**Assigned task:** Look for the word "types" in the material below. Copy each line that has it.

__________

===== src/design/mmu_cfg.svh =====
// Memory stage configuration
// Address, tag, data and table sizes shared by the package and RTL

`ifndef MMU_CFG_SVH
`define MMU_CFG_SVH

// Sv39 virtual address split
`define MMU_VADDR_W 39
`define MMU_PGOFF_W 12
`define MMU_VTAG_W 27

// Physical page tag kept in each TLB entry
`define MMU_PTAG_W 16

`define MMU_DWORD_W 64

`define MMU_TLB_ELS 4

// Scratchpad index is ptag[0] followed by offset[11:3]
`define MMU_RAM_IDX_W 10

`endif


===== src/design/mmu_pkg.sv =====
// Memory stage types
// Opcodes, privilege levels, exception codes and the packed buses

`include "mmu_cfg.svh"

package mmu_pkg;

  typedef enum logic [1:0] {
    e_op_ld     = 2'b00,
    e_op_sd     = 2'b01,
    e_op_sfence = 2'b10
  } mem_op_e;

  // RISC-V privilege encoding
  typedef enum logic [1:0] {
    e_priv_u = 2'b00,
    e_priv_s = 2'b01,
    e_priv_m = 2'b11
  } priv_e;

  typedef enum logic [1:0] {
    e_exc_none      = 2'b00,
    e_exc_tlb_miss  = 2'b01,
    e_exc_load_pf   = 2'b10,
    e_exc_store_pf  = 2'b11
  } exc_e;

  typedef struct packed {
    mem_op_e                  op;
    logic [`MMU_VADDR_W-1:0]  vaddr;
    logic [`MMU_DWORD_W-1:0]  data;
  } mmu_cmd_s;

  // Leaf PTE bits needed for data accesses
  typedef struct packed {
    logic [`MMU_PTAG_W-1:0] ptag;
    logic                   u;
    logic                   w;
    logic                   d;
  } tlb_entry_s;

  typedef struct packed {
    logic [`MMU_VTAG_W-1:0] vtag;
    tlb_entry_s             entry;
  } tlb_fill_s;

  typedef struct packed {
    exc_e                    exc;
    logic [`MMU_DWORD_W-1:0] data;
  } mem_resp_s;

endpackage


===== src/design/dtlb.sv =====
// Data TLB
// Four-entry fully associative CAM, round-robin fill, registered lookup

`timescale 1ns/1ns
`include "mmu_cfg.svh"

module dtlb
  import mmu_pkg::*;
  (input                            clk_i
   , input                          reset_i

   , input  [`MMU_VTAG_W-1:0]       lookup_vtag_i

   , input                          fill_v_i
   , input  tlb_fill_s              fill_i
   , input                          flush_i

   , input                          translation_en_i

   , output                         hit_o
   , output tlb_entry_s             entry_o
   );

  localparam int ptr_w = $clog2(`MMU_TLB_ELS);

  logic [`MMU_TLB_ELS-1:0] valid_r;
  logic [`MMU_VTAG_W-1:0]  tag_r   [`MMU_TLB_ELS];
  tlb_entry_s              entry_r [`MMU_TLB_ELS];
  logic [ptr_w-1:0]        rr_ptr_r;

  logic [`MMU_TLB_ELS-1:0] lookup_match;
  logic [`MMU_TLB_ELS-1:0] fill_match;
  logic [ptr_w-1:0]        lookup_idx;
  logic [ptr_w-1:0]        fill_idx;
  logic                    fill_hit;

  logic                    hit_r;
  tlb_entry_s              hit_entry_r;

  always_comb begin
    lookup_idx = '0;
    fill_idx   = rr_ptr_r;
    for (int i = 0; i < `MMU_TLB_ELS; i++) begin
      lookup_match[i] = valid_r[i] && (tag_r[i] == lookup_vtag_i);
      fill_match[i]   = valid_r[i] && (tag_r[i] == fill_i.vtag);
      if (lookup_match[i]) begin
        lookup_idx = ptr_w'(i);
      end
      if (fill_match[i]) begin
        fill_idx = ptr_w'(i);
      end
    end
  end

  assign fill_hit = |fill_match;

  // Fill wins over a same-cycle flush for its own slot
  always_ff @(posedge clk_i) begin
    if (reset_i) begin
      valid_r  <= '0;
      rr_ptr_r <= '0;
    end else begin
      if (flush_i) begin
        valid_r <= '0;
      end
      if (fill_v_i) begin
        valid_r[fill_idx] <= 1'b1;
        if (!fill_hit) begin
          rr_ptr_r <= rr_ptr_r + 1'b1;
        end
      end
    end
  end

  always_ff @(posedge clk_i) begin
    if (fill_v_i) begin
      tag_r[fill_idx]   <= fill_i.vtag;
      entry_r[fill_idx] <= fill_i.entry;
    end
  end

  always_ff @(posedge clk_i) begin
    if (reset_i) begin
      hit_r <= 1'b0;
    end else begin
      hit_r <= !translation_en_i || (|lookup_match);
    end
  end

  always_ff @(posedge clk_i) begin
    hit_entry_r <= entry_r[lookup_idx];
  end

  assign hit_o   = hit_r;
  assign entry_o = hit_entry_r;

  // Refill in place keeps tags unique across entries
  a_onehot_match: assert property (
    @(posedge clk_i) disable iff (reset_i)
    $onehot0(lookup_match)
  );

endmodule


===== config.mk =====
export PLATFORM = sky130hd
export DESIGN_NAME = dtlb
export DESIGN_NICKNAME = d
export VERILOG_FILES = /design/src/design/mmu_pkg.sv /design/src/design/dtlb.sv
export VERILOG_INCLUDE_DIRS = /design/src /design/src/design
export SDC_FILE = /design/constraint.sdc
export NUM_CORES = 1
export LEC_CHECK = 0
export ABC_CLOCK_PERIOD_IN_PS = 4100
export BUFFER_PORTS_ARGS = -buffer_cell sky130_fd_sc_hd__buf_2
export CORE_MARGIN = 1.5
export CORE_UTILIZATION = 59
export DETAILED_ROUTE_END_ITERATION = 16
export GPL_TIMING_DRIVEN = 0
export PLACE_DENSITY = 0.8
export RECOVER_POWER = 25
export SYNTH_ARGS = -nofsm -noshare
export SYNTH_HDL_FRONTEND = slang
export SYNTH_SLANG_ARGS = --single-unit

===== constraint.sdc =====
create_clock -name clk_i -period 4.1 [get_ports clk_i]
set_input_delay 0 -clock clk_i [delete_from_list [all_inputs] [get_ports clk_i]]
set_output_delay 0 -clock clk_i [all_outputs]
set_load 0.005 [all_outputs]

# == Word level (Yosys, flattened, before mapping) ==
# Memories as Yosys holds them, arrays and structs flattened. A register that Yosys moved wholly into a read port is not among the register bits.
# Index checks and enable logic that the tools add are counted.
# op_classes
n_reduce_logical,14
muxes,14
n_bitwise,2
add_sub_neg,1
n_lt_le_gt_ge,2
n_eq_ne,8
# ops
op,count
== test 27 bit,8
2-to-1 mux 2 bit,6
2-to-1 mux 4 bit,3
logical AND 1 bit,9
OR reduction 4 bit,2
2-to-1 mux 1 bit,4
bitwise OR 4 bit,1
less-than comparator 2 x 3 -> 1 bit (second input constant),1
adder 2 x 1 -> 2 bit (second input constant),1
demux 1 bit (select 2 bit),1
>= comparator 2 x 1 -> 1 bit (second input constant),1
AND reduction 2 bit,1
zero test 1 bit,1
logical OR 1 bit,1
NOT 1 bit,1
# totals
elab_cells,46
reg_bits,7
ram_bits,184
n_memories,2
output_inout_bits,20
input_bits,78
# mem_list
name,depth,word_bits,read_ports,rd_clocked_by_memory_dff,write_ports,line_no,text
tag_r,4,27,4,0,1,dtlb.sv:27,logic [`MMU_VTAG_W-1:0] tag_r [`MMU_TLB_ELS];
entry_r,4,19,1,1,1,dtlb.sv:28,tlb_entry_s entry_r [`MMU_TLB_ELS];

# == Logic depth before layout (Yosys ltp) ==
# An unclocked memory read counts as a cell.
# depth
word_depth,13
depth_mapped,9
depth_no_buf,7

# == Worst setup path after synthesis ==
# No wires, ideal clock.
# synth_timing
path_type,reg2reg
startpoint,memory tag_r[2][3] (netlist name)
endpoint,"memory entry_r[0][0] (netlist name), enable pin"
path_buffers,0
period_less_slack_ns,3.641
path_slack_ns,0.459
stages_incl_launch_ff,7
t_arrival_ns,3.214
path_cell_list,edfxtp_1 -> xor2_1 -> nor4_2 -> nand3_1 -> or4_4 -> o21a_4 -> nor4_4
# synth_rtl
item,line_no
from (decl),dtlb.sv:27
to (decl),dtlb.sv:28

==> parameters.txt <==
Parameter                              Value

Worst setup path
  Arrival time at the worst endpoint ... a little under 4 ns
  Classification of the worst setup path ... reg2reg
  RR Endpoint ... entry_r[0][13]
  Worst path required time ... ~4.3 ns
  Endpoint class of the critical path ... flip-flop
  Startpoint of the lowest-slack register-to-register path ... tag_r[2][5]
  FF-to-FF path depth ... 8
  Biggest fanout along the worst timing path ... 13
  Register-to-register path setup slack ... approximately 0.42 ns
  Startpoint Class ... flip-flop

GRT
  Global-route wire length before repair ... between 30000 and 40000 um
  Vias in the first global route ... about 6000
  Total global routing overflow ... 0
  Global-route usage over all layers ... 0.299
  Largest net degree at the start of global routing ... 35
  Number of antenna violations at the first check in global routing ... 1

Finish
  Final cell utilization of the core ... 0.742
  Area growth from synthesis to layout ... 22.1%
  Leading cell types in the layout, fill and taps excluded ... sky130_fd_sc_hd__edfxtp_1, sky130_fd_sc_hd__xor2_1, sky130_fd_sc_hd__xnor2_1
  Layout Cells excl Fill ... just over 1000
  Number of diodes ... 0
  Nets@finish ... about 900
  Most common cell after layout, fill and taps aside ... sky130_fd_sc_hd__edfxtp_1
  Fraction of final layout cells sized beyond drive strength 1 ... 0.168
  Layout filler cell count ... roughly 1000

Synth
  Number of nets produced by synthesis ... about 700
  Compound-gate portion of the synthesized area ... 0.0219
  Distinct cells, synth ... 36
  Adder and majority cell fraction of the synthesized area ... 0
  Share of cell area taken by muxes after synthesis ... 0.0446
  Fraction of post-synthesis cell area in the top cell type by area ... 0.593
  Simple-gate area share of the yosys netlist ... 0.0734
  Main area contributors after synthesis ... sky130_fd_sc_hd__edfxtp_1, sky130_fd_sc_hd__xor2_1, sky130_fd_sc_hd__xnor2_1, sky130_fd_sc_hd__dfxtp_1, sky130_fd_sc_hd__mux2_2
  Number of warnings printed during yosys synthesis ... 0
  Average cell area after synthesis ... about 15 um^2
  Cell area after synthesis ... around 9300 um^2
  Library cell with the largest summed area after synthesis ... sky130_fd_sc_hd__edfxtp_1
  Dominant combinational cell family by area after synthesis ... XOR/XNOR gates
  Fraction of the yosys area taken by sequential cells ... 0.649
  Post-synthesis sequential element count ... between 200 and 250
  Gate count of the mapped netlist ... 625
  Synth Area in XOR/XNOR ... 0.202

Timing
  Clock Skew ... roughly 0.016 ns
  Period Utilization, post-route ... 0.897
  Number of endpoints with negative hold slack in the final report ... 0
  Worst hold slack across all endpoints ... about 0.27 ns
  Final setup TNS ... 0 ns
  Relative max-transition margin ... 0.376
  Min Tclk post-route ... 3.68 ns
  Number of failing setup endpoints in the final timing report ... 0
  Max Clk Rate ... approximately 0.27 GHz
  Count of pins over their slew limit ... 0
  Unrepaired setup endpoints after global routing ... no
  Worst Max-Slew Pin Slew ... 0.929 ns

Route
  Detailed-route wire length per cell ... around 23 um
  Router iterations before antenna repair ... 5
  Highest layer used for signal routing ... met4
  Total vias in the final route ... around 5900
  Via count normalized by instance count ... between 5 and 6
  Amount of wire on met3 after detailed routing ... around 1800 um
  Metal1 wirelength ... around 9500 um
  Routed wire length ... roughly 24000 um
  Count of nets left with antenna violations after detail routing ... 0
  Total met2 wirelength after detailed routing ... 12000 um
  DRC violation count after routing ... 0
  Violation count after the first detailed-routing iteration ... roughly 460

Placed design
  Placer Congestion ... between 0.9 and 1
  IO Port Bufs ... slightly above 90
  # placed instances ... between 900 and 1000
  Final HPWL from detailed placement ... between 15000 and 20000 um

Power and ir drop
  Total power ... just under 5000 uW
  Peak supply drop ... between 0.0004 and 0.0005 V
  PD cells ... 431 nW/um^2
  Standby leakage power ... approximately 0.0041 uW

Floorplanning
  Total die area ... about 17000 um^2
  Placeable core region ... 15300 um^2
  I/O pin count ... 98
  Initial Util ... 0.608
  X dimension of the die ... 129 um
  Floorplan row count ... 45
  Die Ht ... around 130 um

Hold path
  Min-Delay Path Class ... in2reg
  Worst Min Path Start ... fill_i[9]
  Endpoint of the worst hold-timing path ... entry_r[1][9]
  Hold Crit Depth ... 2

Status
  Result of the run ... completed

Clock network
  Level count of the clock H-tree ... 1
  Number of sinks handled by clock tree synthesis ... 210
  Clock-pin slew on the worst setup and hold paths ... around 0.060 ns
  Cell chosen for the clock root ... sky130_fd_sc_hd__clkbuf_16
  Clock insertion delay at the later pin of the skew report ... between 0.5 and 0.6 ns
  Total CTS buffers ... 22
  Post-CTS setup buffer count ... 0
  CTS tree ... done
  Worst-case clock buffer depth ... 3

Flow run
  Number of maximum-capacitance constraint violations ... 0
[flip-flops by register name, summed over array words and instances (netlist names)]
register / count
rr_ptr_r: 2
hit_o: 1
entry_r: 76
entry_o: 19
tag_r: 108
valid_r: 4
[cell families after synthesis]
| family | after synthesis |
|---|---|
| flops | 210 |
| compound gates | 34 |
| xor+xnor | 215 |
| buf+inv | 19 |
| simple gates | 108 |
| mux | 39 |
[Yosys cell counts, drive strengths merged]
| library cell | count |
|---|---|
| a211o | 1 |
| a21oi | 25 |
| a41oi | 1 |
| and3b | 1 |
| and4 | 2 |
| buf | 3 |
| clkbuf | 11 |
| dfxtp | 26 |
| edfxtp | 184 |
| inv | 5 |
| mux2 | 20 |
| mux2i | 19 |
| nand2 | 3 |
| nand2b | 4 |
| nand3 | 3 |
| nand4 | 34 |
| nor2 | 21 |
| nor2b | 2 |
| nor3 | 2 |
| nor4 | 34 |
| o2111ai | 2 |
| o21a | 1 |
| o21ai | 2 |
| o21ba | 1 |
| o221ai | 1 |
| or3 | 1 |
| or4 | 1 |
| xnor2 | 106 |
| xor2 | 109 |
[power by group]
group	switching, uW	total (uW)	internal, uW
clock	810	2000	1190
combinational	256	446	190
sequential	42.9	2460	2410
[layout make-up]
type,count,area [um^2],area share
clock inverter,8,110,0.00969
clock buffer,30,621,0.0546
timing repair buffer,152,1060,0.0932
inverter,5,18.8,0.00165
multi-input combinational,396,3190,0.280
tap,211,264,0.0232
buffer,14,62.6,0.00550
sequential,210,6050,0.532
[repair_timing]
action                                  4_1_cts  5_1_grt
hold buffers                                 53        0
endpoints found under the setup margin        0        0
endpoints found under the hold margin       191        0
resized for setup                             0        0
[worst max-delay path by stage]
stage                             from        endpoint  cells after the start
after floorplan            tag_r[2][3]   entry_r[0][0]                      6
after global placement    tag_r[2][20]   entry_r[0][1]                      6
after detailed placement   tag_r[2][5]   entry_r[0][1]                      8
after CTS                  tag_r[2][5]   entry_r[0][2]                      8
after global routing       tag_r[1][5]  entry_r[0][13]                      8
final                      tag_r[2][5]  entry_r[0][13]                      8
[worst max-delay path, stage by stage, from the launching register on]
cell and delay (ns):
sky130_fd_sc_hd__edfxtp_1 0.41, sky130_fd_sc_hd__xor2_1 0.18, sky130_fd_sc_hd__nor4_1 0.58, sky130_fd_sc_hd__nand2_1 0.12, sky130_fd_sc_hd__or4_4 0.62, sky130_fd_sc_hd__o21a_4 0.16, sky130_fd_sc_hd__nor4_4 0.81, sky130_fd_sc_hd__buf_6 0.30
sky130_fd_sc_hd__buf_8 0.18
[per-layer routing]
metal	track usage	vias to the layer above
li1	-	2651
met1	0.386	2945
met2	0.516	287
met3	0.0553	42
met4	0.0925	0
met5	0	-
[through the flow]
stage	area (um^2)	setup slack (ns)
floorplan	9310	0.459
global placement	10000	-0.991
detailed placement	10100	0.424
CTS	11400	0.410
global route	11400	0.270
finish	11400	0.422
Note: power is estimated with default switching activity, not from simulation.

__________

**Solved problem:**
// Memory stage types
  Leading cell types in the layout, fill and taps excluded ... sky130_fd_sc_hd__edfxtp_1, sky130_fd_sc_hd__xor2_1, sky130_fd_sc_hd__xnor2_1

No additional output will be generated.